お父さんとお母さんと一緒にご飯を食べたら楽しく、そして美味しく食べられるかも知れない・・・
そう思うと、居ても立っても居られないようになり、ゆめの頭の中は「期待」で、一杯になった。
「何か作らないと・・・あっ、そうだ!」
「初めて、一緒に食べたものがいいな!パンにしようっと!」
今までは、頭の中の記憶をゼウスがアウトプットするといった「架空のパン」、今回は「本物」を持って行ってあげよう!

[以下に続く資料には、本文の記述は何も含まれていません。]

## src/rtl/serial_arith_pkg.sv

```systemverilog
// Shared constants and helpers for the bit-serial arithmetic blocks:
// the controller state encoding and the bit-counter sizing rule.
package serial_arith_pkg;

   localparam logic [1:0] ST_IDLE = 2'd0;
   localparam logic [1:0] ST_RUN  = 2'd1;
   localparam logic [1:0] ST_DONE = 2'd2;

   // Counter holds 0..width, so it never wraps before the last bit is seen.
   function automatic int cnt_width(input int width);
      return (width < 1) ? 1 : $clog2(width + 1);
   endfunction

endpackage

```

## src/rtl/half_subtractor.sv

```systemverilog
// One-bit half subtractor: diff = a - b, borrow set when b exceeds a.
// Two of these plus an OR form a full-subtract bit cell.
module half_subtractor (
   input  logic a,
   input  logic b,
   output logic diff,
   output logic borrow
);

   assign diff   = a ^ b;
   assign borrow = ~a & b;

endmodule

```

## src/rtl/serial_subtractor.sv

```systemverilog
// Bit-serial unsigned subtractor: diff = a - b, one bit per clock, LSB first,
// with valid/ready handshakes on the operand and result sides.
module serial_subtractor
   import serial_arith_pkg::*;
#(
   parameter int WIDTH = 8
) (
   input  logic             clk,
   input  logic             reset,
   input  logic             in_valid,
   output logic             in_ready,
   input  logic [WIDTH-1:0] a,
   input  logic [WIDTH-1:0] b,
   output logic             out_valid,
   input  logic             out_ready,
   output logic [WIDTH-1:0] diff,
   output logic             borrow
);

   localparam int CW = cnt_width(WIDTH);

   logic [1:0]       state;
   logic [WIDTH-1:0] a_sh;
   logic [WIDTH-1:0] b_sh;
   logic [WIDTH-1:0] diff_shift;
   logic [CW-1:0]    count;
   logic             borrow_q;
   logic             last_bit;

   logic             d0;
   logic             b0;
   logic             d;
   logic             b1;
   logic             bout;

   // Full-subtract cell: x - y first, then subtract the incoming borrow.
   half_subtractor u_hs_xy (
      .a      (a_sh[0]),
      .b      (b_sh[0]),
      .diff   (d0),
      .borrow (b0)
   );

   half_subtractor u_hs_bin (
      .a      (d0),
      .b      (borrow_q),
      .diff   (d),
      .borrow (b1)
   );

   assign bout     = b0 | b1;
   assign last_bit = (count == CW'(WIDTH - 1));

   assign in_ready  = (state == ST_IDLE);
   assign out_valid = (state == ST_DONE);

   // A one-bit result has no upper bits to shift down.
   generate
      if (WIDTH == 1) begin : g_narrow
         assign diff_shift = d;
      end else begin : g_wide
         assign diff_shift = {d, diff[WIDTH-1:1]};
      end
   endgenerate

   // NOTE: every flop here sits in one clocked block with non-blocking
   // updates, so the shift registers all move on the same edge.
   always_ff @(posedge clk) begin
      if (reset) begin
         state    <= ST_IDLE;
         a_sh     <= '0;
         b_sh     <= '0;
         diff     <= '0;
         borrow   <= 1'b0;
         borrow_q <= 1'b0;
         count    <= '0;
      end else begin
         case (state)
            ST_IDLE: begin
               if (in_valid) begin
                  a_sh     <= a;
                  b_sh     <= b;
                  borrow_q <= 1'b0;
                  count    <= '0;
                  state    <= ST_RUN;
               end
            end
            ST_RUN: begin
               diff     <= diff_shift;
               a_sh     <= a_sh >> 1;
               b_sh     <= b_sh >> 1;
               borrow_q <= bout;
               count    <= count + CW'(1);
               if (last_bit) begin
                  borrow <= bout;
                  state  <= ST_DONE;
               end
            end
            ST_DONE: begin
               if (out_ready) begin
                  state <= ST_IDLE;
               end
            end
            default: state <= ST_IDLE;
         endcase
      end
   end

endmodule

```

ゆめは、バタバタと足音を立ててキッチンへと向かい、パンを作る準備を始める…何のパンにしようかしら?今のゆめには、そんな事を考える時間さえ、楽しい・・・
「あっ、クロワッサン!お母さんが好きなパンでどうかしら?」
ゆめはパン生地をこねだした。
クロワッサンと言うのは、とにかく「生地が薄い」。ゆめは、生地が破けませんように、破けませんようにと、呪文のように唱えながら、生地を伸ばしていく…破れた。
「まっ、これも味のうちよね!」
そう言いながら伸ばした生地を重ねて、クロワッサンの形に近づけて行く。
「後は、焼いてオシマイ!」
熱したオーブンで焼いていくのだが、その横でまた生地をこねだした。
「お母さん食いしん坊だから、沢山作らなきゃ!」
合計100個のクロワッサンの完成。
コンソメスープを水筒に入れる。
「コポコポコポ」と言う音に合わせてスープの匂いが立ち込める・・・。
「うん!我ながらよく出来たと思う!」
ひとりで仁王立ちをして、高笑いをする。
「後は、持って行くだけ…ゼウスいる?」
体の中から、ゼウスが出てきて、「はい、ゆめ様。」
「このパンと、スープを取り込んで。」
「どちらに向かわれるのですか?」
「お父さんとお母さんの所よ。」
「ゆめ様、申し上げにくいのですが…今は行かれない方が良いと私は思います。」
「どうしたの?」
「なにやら、不穏な空気を感じまして…」
「また、ケンカしたのね!そんな時は美味しい物を食べるに限るわ!行くわよ、ゼウス!」
「…畏まりました。」
ゆめはその場から、光と共に姿を消す。
「何もない空間」。
「久しぶりだわ!」
皆で美味しいご飯を食べるんだ、私の手づくりって言ったら、お父さん、お母さん、喜ぶだろうな。
目を開けると・・・
「何もない空間」。に大きな円卓。そして、円卓を囲むように大人数の神様達・・・。
ゆめは、何事と思い声を掛けた。